Allah’tan başkasından kopma talebini ileten kişinin kalbi, diğer sevgi ve ilgilerden eninde sonunda kurtarılır. Ya lütufla ya da yine sevgiden kaynaklanan planlı bir kahırla kurtarılır. Hz. Eyyüp ya da Metta Oğlu Yunus’a yaptığı gibi zor sınavlarla yüzleştirilen kişi altından kalkılması imkansız görünen hastalıklara, dertlere, sıkıntılara giriftar olur ve etrafına baktığında kendisine yardım edebilecek hiç kimseyi göremez.
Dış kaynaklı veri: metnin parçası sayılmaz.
File: src/rtl/alu_pkg.sv
// ============================================================================
// Module  : alu_pkg
// Brief   : Shared state and opcode encodings for the multi-precision ALU.
// Rev     : 1.0
// ============================================================================
`default_nettype none

package alu_pkg;

    typedef enum logic [1:0] {
        ST_IDLE  = 2'd0,
        ST_RUN   = 2'd1,
        ST_DRAIN = 2'd2
    } state_t;

    localparam logic OP_ADD = 1'b0;
    localparam logic OP_SUB = 1'b1;

endpackage

`default_nettype wire

File: src/rtl/unit_sum.sv
// ============================================================================
// Module  : unit_sum
// Brief   : Dual-path word adder: a+b and a+b+1 computed side by side.
// Rev     : 1.0
// ============================================================================
`default_nettype none

module unit_sum #(
    parameter int WIDTH = 8
) (
    input  logic [WIDTH-1:0] a,
    input  logic [WIDTH-1:0] b,
    output logic [WIDTH-1:0] sum0,
    output logic             cout0,
    output logic [WIDTH-1:0] sum1,
    output logic             cout1
);

    always_comb begin
        {cout0, sum0} = {1'b0, a} + {1'b0, b};
        {cout1, sum1} = {1'b0, a} + {1'b0, b} + (WIDTH+1)'(1);
    end

endmodule

`default_nettype wire

File: src/rtl/mp_add_seq.sv
// ============================================================================
// Module  : mp_add_seq
// Brief   : Word-serial multi-precision add/subtract with valid/ready streams.
// Rev     : 1.0
// ============================================================================
`default_nettype none

module mp_add_seq
    import alu_pkg::*;
#(
    parameter int WIDTH  = 8,
    parameter int NWORDS = 4
) (
    input  logic             clk,
    input  logic             rst,
    input  logic             cmd_valid,
    output logic             cmd_ready,
    input  logic             cmd_sub,
    input  logic             cmd_cin,
    input  logic             in_valid,
    output logic             in_ready,
    input  logic [WIDTH-1:0] in_a,
    input  logic [WIDTH-1:0] in_b,
    output logic             out_valid,
    input  logic             out_ready,
    output logic [WIDTH-1:0] out_sum,
    output logic             out_last,
    output logic             busy,
    output logic             done,
    output logic             cout,
    output logic             ovf
);

    localparam int              IDXW     = (NWORDS > 1) ? $clog2(NWORDS) : 1;
    localparam logic [IDXW-1:0] LAST_IDX = IDXW'(NWORDS - 1);

    state_t            r_state;
    state_t            w_state_next;
    logic [IDXW-1:0]   r_idx;
    logic              r_cy;
    logic              r_sub;

    logic              w_in_fire;
    logic              w_out_fire;
    logic              w_is_last;
    logic [WIDTH-1:0]  w_b_eff;
    logic [WIDTH-1:0]  w_sum0;
    logic [WIDTH-1:0]  w_sum1;
    logic [WIDTH-1:0]  w_sum_sel;
    logic              w_cout0;
    logic              w_cout1;
    logic              w_next_cy;

    assign cmd_ready  = (r_state == ST_IDLE);
    assign busy       = (r_state != ST_IDLE);
    assign in_ready   = (r_state == ST_RUN) && (!out_valid || out_ready);
    assign w_in_fire  = in_valid && in_ready;
    assign w_out_fire = out_valid && out_ready;
    assign w_is_last  = (r_idx == LAST_IDX);

    // Subtraction is A + ~B + 1; the +1 enters through the initial carry.
    assign w_b_eff = (r_sub == OP_SUB) ? ~in_b : in_b;

    unit_sum #(.WIDTH(WIDTH)) u_unit_sum (
        .a     (in_a),
        .b     (w_b_eff),
        .sum0  (w_sum0),
        .cout0 (w_cout0),
        .sum1  (w_sum1),
        .cout1 (w_cout1)
    );

    assign w_sum_sel = r_cy ? w_sum1  : w_sum0;
    assign w_next_cy = r_cy ? w_cout1 : w_cout0;

    always_ff @(posedge clk) begin
        if (rst) begin
            r_state <= ST_IDLE;
        end else begin
            r_state <= w_state_next;
        end
    end

    always_comb begin
        w_state_next = r_state;
        case (r_state)
            ST_IDLE:  if (cmd_valid)              w_state_next = ST_RUN;
            ST_RUN:   if (w_in_fire && w_is_last) w_state_next = ST_DRAIN;
            ST_DRAIN: if (w_out_fire)             w_state_next = ST_IDLE;
            default:                              w_state_next = ST_IDLE;
        endcase
    end

    always_ff @(posedge clk) begin
        if (rst) begin
            r_idx     <= '0;
            r_cy      <= 1'b0;
            r_sub     <= OP_ADD;
            out_valid <= 1'b0;
            out_sum   <= '0;
            out_last  <= 1'b0;
            done      <= 1'b0;
            cout      <= 1'b0;
            ovf       <= 1'b0;
        end else begin
            done <= 1'b0;
            case (r_state)
                ST_IDLE: begin
                    if (cmd_valid) begin
                        r_sub <= cmd_sub ? OP_SUB : OP_ADD;
                        r_cy  <= cmd_sub ? ~cmd_cin : cmd_cin;
                        r_idx <= '0;
                        cout  <= 1'b0;
                        ovf   <= 1'b0;
                    end
                end
                ST_RUN: begin
                    if (w_in_fire) begin
                        out_sum   <= w_sum_sel;
                        r_cy      <= w_next_cy;
                        out_valid <= 1'b1;
                        out_last  <= w_is_last;
                        if (w_is_last) begin
                            cout <= (r_sub == OP_SUB) ? ~w_next_cy : w_next_cy;
                            ovf  <= (in_a[WIDTH-1] == w_b_eff[WIDTH-1]) &&
                                    (w_sum_sel[WIDTH-1] != in_a[WIDTH-1]);
                        end else begin
                            r_idx <= r_idx + IDXW'(1);
                        end
                    end else if (w_out_fire) begin
                        out_valid <= 1'b0;
                    end
                end
                ST_DRAIN: begin
                    if (w_out_fire) begin
                        out_valid <= 1'b0;
                        done      <= 1'b1;
                    end
                end
                default: ;
            endcase
        end
    end

endmodule

`default_nettype wire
Böylelikle olağan koşullarda kalbini çelebilecek bütün dünyevi ilgiler ve sevgililerden umudunu kesip tümüyle arınacak ve geride kalan tek ve en cazip seçenek kalbinde billurlaşmaya başlayacaktır. Bu, Allah’ın sevdiği ve kendisine yakınlaştırmayı dilediği kulu üzerinde yürüttüğü planlı bir operasyonudur; fakat çoğumuz zayıf ve dayanıksız olduğundan, lütuf, ikram ve ihsanlarla kurtarılmayı dilemek daha doğru görünmektedir. Böylece kişiye dünyada arzuladığı her şey verilmiş olsa bile kalbi özel bir denetim altında Allah’la beraber olur, hatta kendisine verilenler tıpkı Hz Süleyman’da olduğu gibi Sultan’a karşı duyduğu sevgiyi besleyip büyütmekten başka bir şey yapmaz. Hz. Süleyman’a büyük bir saltanat verilmişti ve kendisine lütfedilen olağanüstü servet, mülk ve iktidarın, “bütün mülklerin asal sahibi” olan Yüce Sultan’a duyduğu aşkın güçlenmesine vesile olduğunu söylüyordu.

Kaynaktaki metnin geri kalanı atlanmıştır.